■ **Action item**: Check each line of the listing below for the string "timing", then copy every line that has it.

■ **Given entries**:
■ ■ ■

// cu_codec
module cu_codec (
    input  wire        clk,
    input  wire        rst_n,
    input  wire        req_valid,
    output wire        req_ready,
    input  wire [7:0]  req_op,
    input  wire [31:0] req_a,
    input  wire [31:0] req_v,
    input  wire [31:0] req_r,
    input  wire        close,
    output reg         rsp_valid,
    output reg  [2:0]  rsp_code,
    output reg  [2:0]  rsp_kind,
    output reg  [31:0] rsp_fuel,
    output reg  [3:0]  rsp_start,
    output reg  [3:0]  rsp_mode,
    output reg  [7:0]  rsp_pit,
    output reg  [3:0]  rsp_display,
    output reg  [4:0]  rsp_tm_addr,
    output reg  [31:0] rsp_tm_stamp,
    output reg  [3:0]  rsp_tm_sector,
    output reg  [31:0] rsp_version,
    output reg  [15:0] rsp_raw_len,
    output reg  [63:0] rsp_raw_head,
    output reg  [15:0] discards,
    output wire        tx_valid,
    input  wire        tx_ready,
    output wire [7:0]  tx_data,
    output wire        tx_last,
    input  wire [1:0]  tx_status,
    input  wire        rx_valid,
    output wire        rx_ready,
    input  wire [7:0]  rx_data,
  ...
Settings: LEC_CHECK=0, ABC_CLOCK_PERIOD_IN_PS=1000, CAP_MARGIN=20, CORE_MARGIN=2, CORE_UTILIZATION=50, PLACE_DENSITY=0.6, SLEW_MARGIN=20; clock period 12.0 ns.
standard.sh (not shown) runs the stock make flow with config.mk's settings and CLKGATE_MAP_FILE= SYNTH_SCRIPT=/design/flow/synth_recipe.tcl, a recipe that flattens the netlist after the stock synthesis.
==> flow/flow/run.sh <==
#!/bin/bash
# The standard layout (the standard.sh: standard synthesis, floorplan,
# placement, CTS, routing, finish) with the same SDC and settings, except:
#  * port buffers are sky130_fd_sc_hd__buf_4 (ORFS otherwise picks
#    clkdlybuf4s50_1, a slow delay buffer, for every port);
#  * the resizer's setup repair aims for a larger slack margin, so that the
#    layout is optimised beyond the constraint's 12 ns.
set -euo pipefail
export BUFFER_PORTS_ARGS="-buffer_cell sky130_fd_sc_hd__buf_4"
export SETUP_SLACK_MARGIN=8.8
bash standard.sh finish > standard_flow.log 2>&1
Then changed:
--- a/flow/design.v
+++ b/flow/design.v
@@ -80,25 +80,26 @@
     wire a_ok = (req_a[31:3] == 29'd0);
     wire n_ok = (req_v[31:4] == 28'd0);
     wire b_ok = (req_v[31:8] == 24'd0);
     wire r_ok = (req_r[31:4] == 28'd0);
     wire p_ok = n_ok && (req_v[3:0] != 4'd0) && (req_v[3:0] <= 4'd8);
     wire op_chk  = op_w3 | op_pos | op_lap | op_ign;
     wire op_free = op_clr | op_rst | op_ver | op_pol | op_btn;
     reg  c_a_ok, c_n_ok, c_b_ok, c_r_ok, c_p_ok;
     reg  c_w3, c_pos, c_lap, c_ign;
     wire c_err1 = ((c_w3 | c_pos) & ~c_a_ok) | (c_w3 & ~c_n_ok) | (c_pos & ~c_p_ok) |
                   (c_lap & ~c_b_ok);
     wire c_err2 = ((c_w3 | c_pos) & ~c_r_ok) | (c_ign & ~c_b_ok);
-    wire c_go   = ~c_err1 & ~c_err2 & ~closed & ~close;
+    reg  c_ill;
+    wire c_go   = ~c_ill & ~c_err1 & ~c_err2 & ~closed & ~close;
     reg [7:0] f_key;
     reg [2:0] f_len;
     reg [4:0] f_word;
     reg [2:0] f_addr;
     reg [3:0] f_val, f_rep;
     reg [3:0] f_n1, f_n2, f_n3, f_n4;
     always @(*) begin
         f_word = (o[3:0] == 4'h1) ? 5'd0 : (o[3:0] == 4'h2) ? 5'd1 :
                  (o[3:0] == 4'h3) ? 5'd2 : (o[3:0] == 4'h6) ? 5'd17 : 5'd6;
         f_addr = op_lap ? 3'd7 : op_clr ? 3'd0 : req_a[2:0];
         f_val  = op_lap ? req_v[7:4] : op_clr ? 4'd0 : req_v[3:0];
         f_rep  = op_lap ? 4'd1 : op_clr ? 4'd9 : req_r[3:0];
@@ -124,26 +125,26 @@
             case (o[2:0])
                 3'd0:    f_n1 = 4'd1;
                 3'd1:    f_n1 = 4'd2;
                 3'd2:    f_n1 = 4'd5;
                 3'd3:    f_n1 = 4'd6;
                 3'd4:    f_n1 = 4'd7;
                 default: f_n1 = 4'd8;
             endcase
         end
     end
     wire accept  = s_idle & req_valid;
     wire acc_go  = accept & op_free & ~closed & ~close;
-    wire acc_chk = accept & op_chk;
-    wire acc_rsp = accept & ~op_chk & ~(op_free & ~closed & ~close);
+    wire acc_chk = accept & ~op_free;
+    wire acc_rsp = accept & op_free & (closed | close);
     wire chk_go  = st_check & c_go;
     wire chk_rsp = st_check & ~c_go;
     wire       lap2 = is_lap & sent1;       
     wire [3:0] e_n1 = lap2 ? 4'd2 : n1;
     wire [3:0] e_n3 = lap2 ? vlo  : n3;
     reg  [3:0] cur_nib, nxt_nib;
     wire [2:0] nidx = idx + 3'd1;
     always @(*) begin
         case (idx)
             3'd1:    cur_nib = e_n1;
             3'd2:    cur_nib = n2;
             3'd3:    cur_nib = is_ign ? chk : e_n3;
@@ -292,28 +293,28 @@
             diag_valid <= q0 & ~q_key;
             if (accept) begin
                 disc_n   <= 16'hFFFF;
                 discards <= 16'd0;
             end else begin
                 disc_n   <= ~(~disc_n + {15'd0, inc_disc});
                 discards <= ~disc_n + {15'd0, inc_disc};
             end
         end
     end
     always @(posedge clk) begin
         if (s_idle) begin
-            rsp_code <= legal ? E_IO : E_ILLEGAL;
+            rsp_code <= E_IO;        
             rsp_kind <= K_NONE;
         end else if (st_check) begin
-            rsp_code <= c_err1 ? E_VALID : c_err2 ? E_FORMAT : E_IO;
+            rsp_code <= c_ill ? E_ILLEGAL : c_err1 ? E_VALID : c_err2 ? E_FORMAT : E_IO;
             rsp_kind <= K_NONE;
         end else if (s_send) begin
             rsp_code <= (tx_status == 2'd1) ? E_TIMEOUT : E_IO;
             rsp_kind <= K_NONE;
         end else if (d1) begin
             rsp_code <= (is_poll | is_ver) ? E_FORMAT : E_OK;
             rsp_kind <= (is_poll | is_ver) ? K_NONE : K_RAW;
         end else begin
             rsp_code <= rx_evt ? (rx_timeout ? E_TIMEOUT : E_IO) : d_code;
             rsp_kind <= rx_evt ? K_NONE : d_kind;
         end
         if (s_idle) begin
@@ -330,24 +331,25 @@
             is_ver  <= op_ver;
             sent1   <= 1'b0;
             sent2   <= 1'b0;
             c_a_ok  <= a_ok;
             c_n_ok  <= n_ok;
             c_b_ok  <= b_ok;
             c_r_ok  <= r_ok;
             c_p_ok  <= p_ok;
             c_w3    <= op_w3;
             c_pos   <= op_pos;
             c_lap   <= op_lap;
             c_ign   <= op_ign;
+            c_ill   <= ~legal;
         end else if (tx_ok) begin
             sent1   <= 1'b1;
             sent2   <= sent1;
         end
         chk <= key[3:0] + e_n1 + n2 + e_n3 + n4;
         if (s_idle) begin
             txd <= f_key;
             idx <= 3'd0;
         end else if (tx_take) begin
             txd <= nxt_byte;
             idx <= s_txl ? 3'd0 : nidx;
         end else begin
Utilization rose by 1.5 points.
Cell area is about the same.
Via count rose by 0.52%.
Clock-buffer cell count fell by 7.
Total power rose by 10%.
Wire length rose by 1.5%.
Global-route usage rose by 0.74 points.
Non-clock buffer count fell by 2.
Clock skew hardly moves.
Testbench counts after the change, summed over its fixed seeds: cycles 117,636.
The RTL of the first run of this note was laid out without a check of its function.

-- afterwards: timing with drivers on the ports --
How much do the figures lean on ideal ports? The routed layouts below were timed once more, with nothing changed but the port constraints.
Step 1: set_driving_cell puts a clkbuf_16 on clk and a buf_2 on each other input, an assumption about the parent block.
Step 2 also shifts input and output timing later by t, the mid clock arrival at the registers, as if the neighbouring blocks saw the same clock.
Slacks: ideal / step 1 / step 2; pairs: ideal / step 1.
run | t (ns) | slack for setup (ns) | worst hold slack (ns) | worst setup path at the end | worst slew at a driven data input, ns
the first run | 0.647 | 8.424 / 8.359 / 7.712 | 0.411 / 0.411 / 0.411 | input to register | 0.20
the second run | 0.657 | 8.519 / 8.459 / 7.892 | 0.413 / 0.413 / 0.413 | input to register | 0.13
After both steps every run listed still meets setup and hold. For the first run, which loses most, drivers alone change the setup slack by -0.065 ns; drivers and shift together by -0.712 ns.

■ ■ ■

■ **Response to the task**:
-- afterwards: timing with drivers on the ports --
Step 2 also shifts input and output timing later by t, the mid clock arrival at the registers, as if the neighbouring blocks saw the same clock.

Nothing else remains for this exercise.